RECORDS FOR PROCESSING section start

$ cat config.mk
export PLATFORM = sky130hd
export DESIGN_NAME = tcw_front
export DESIGN_NICKNAME = d
export VERILOG_FILES = /design/src/design/tcw_pkg.sv /design/src/design/tcw_front.sv
export SDC_FILE = /design/constraint.sdc
export NUM_CORES = 1
export LEC_CHECK = 0
export BUFFER_PORTS_ARGS = -buffer_cell sky130_fd_sc_hd__buf_2
export CORE_ASPECT_RATIO = 1.1
export CORE_MARGIN = 2
export CORE_UTILIZATION = 52
export DETAILED_ROUTE_END_ITERATION = 8
export MAX_ROUTING_LAYER = met4
export PLACE_DENSITY = 0.87
export SKIP_CTS_REPAIR_TIMING = 1
export SYNTH_ARGS = -nofsm -noshare
export SYNTH_HDL_FRONTEND = slang
export SYNTH_SLANG_ARGS = --single-unit
$ cat constraint.sdc
create_clock -name clk -period 4.88 [get_ports clk]
set_clock_uncertainty 0.15 [all_clocks]
set_input_delay 0.244 -clock clk [delete_from_list [all_inputs] [get_ports clk]]
set_output_delay 0.244 -clock clk [all_outputs]
set_load 0.005 [all_outputs]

RECORDS FOR PROCESSING section end

WHAT TO PRODUCE: Copy out exactly the lines running from the line with "set_input_delay 0.244 -clock" to the end of the records, inclusive.

RESULT OF THIS EXERCISE:
set_input_delay 0.244 -clock clk [delete_from_list [all_inputs] [get_ports clk]]
set_output_delay 0.244 -clock clk [all_outputs]
set_load 0.005 [all_outputs]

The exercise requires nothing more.